It is almost impossible for me to imagine the world we live in without David Bowie. He's just always been there. . . the thin white duke. . . the man who fell to Earth. . . Major Tom.
He taught us to dance under the serious moonlight. . .
It's taken me three days to figure out what I'd like to say because I wanted to offer something meaningful and heartfelt. Something to sum up his place in my own world. What I can think of is this. . . Growing up we all had this small window of time when, for most of us, music was just this magical thing that was a part of our world.

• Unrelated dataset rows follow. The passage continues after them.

==> config.mk <==
export PLATFORM = sky130hd
export DESIGN_NAME = ibr_top
export DESIGN_NICKNAME = d
export VERILOG_FILES = /design/src/hw/ibr_pkg.sv /design/src/hw/ibr_rate_table.sv /design/src/hw/ibr_top.sv
export VERILOG_INCLUDE_DIRS = /design/src /design/src/hw
export SDC_FILE = /design/constraint.sdc
export NUM_CORES = 1
export LEC_CHECK = 0
export ABC_AREA = 1
export BUFFER_PORTS_ARGS = -buffer_cell sky130_fd_sc_hd__buf_4
export CAP_MARGIN = 10
export CORE_MARGIN = 2
export CORE_UTILIZATION = 30
export DETAILED_ROUTE_END_ITERATION = 12
export PLACE_DENSITY = 0.56
export SETUP_SLACK_MARGIN = 0.2
export SLEW_MARGIN = 20
export SYNTH_ARGS = -nofsm -noshare
export SYNTH_HDL_FRONTEND = slang
export SYNTH_HIERARCHICAL = 1
export SYNTH_SLANG_ARGS = --single-unit
export TNS_END_PERCENT = 1
==> constraint.sdc <==
create_clock -name i_clk_sys -period 4.08 [get_ports i_clk_sys]
set_clock_uncertainty 0.2 [all_clocks]
set_input_delay 0.612 -clock i_clk_sys [delete_from_list [all_inputs] [get_ports i_clk_sys]]
set_output_delay 0.612 -clock i_clk_sys [all_outputs]
set_load 0.005 [all_outputs]
==> src/hw/ibr_consts.svh <==
// Register map, field positions and reset values of the rate block
//
// Contract
// - The own slave address lives in bits 7..1 of the address register and is compared against incoming addresses.
// - That seven-bit field is the whole address in 7-bit mode and the low seven bits in 10-bit mode.
// - The multiplier field in bits 7..6 selects factor 1, 2 or 4, and code 11 is reserved.
// - The six-bit rate index in bits 5..0 selects the table entry and, with the multiplier, picks rate and holds.
// - The serial clock runs at bus clock over multiplier times the selected divider.
// - After each falling serial clock edge the data line changes only after multiplier times SDA hold bus periods.
// - For a start the clock falls multiplier times start hold bus periods after data fell with clock high.
// - For a stop the data line rises multiplier times stop hold bus periods after the clock rose.
// - Divider and the three holds come from a fixed table on the index, index 00 giving 20, 7, 6 and 11.
// - The table reaches index 1F with divider 240, SDA hold 33, start hold 118 and stop hold 121.
`ifndef IBR_CONSTS_SVH
`define IBR_CONSTS_SVH
`define IBR_OFS_OWN 4'h0
`define IBR_OFS_RATE 4'h1
`define IBR_OFS_STAT 4'h2
`define IBR_RST_OWN 8'h00
`define IBR_RST_RATE 8'h00
`define IBR_ADR_HI 7
`define IBR_ADR_LO 1
`define IBR_RATE_MULTIPLIER_HI 7
`define IBR_RATE_MULTIPLIER_LO 6
`define IBR_ICR_HI 5
`define IBR_RATE_MULTIPLIER_RSVD 2'h3
`endif

==> src/hw/ibr_pkg.sv <==
// Types shared by the rate block
package ibr_pkg;
  typedef logic [11:0] ibr_cnt_t;

  typedef enum logic [2:0] {
    ST_IDLE = 3'b000,
    ST_START = 3'b001,
    ST_HELD = 3'b010,
    ST_LOW = 3'b011,
    ST_HIGH = 3'b100
  } ibr_state_e;

  typedef enum logic [1:0] {
    K_BIT = 2'b00,
    K_STOP = 2'b01,
    K_RSTART = 2'b10
  } ibr_kind_e;

  typedef struct packed {
    ibr_cnt_t div;
    ibr_cnt_t sda;
    ibr_cnt_t start;
    ibr_cnt_t stop;
  } ibr_rate_s;
endpackage : ibr_pkg

==> src/hw/ibr_rate_table.sv <==
// Fixed divider and hold table selected by the rate index
module ibr_rate_table
  import ibr_pkg::*;
(
  input wire logic [5:0] i_index,
  output ibr_rate_s o_rate
);
  ibr_rate_s r;

  always_comb begin
    case (i_index)
      6'h00: r = {12'd20, 12'd7, 12'd6, 12'd11};
      6'h01: r = {12'd22, 12'd7, 12'd7, 12'd12};
      6'h02: r = {12'd24, 12'd8, 12'd8, 12'd13};
      6'h03: r = {12'd26, 12'd8, 12'd9, 12'd14};
      6'h04: r = {12'd28, 12'd9, 12'd10, 12'd15};
      6'h05: r = {12'd30, 12'd9, 12'd11, 12'd16};
      6'h06: r = {12'd34, 12'd10, 12'd13, 12'd18};
      6'h07: r = {12'd40, 12'd10, 12'd16, 12'd21};
      6'h08: r = {12'd28, 12'd7, 12'd10, 12'd15};
      6'h09: r = {12'd32, 12'd7, 12'd12, 12'd17};
      6'h0a: r = {12'd36, 12'd9, 12'd14, 12'd19};
      6'h0b: r = {12'd40, 12'd9, 12'd16, 12'd21};
      6'h0c: r = {12'd44, 12'd11, 12'd18, 12'd23};
      6'h0d: r = {12'd48, 12'd11, 12'd20, 12'd25};
      6'h0e: r = {12'd56, 12'd13, 12'd24, 12'd29};
      6'h0f: r = {12'd68, 12'd13, 12'd30, 12'd35};
      6'h10: r = {12'd48, 12'd9, 12'd18, 12'd25};
      6'h11: r = {12'd56, 12'd9, 12'd22, 12'd29};
      6'h12: r = {12'd64, 12'd13, 12'd26, 12'd33};
      6'h13: r = {12'd72, 12'd13, 12'd30, 12'd37};
      6'h14: r = {12'd80, 12'd17, 12'd34, 12'd41};
      6'h15: r = {12'd88, 12'd17, 12'd38, 12'd45};
      6'h16: r = {12'd104, 12'd21, 12'd46, 12'd53};
      6'h17: r = {12'd128, 12'd21, 12'd58, 12'd65};
      6'h18: r = {12'd80, 12'd9, 12'd38, 12'd41};
      6'h19: r = {12'd96, 12'd9, 12'd46, 12'd49};
      6'h1a: r = {12'd112, 12'd17, 12'd54, 12'd57};
      6'h1b: r = {12'd128, 12'd17, 12'd62, 12'd65};
      6'h1c: r = {12'd144, 12'd25, 12'd70, 12'd73};
      6'h1d: r = {12'd160, 12'd25, 12'd78, 12'd81};
      6'h1e: r = {12'd192, 12'd33, 12'd94, 12'd97};
      6'h1f: r = {12'd240, 12'd33, 12'd118, 12'd121};
      6'h20: r = {12'd160, 12'd17, 12'd78, 12'd81};
      6'h21: r = {12'd192, 12'd17, 12'd94, 12'd97};
      6'h22: r = {12'd224, 12'd33, 12'd110, 12'd113};
      6'h23: r = {12'd256, 12'd33, 12'd126, 12'd129};
      6'h24: r = {12'd288, 12'd49, 12'd142, 12'd145};
      6'h25: r = {12'd320, 12'd49, 12'd158, 12'd161};
      6'h26: r = {12'd384, 12'd65, 12'd190, 12'd193};
      6'h27: r = {12'd480, 12'd65, 12'd238, 12'd241};
      6'h28: r = {12'd320, 12'd33, 12'd158, 12'd161};
      6'h29: r = {12'd384, 12'd33, 12'd190, 12'd193};
      6'h2a: r = {12'd448, 12'd65, 12'd222, 12'd225};
      6'h2b: r = {12'd512, 12'd65, 12'd254, 12'd257};
      6'h2c: r = {12'd576, 12'd97, 12'd286, 12'd289};
      6'h2d: r = {12'd640, 12'd97, 12'd318, 12'd321};
      6'h2e: r = {12'd768, 12'd129, 12'd382, 12'd385};
      6'h2f: r = {12'd960, 12'd129, 12'd478, 12'd481};
      6'h30: r = {12'd640, 12'd65, 12'd318, 12'd321};
      6'h31: r = {12'd768, 12'd65, 12'd382, 12'd385};
      6'h32: r = {12'd896, 12'd129, 12'd446, 12'd449};
      6'h33: r = {12'd1024, 12'd129, 12'd510, 12'd513};
      6'h34: r = {12'd1152, 12'd193, 12'd574, 12'd577};
      6'h35: r = {12'd1280, 12'd193, 12'd638, 12'd641};
      6'h36: r = {12'd1536, 12'd257, 12'd766, 12'd769};
      6'h37: r = {12'd1920, 12'd257, 12'd958, 12'd961};
      6'h38: r = {12'd1280, 12'd129, 12'd638, 12'd641};
      6'h39: r = {12'd1536, 12'd129, 12'd766, 12'd769};
      6'h3a: r = {12'd1792, 12'd257, 12'd894, 12'd897};
      6'h3b: r = {12'd2048, 12'd257, 12'd1022, 12'd1025};
      6'h3c: r = {12'd2304, 12'd385, 12'd1150, 12'd1153};
      6'h3d: r = {12'd2560, 12'd385, 12'd1278, 12'd1281};
      6'h3e: r = {12'd3072, 12'd513, 12'd1534, 12'd1537};
      6'h3f: r = {12'd3840, 12'd513, 12'd1918, 12'd1921};
      default: r = {12'd20, 12'd7, 12'd6, 12'd11};
    endcase
  end

  assign o_rate = r;
endmodule : ibr_rate_table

Before we knew of radio stations, MTV, Concert tours, the business of it, the sometimes disfunction and self-destructive tendencies of it, the money and politics of it.
A time when it really was just pure sensory bliss.
For me, there is no other artist that sums that time up in my life like David Bowie. Songs like Starman, Rebel Rebel, Changes, Golden Years, Jean Genie, Young Americans and Fame were all over the radio stations and became the soundtrack of my single digit youth. I'd often sit in my room on weekend nights at age 10 and 11 and pretend to be a DJ with my own radio station on my old red plastic record player and I'd look so forward to playing those songs in my "rotation".
There were other artists and songs that stand out, to be sure, but there was something so magnetic about Bowies songs. And in my pre teen years, getting my first look at the visual world of Ziggy Stardust or Alladin Sane. . . well I, and my hair, at least for the next 20 years, would never be the same again. : )
And I am reminded how at my first cooking job at an Italian Restaurant the gregarious dishwasher named Rudi who was literally straight off a boat from Italy, and who seemed so out of place and spoke so little English, warmed up to me and my flame red hair right away and pretty much from his first day just called me, "Bowie".
And no doubt, due in great part to that chameleon aspect of Bowies public image, I've also changed personas over the years. Reinvention is how I have always thought of it but, when one phase of my life ended, I tend to move on completely and reinvent the outer/social/expressive me to suit my new environment. Keeping the best o the past incarnations and leaving all of the rest behind. Those days are far behind now too in all likelihood but, with his passing, I am reminded of it all again.
This is one of my favorite quotes from David Bowie. It has served me well for years in many facets of my life and perhaps never more so than now. . .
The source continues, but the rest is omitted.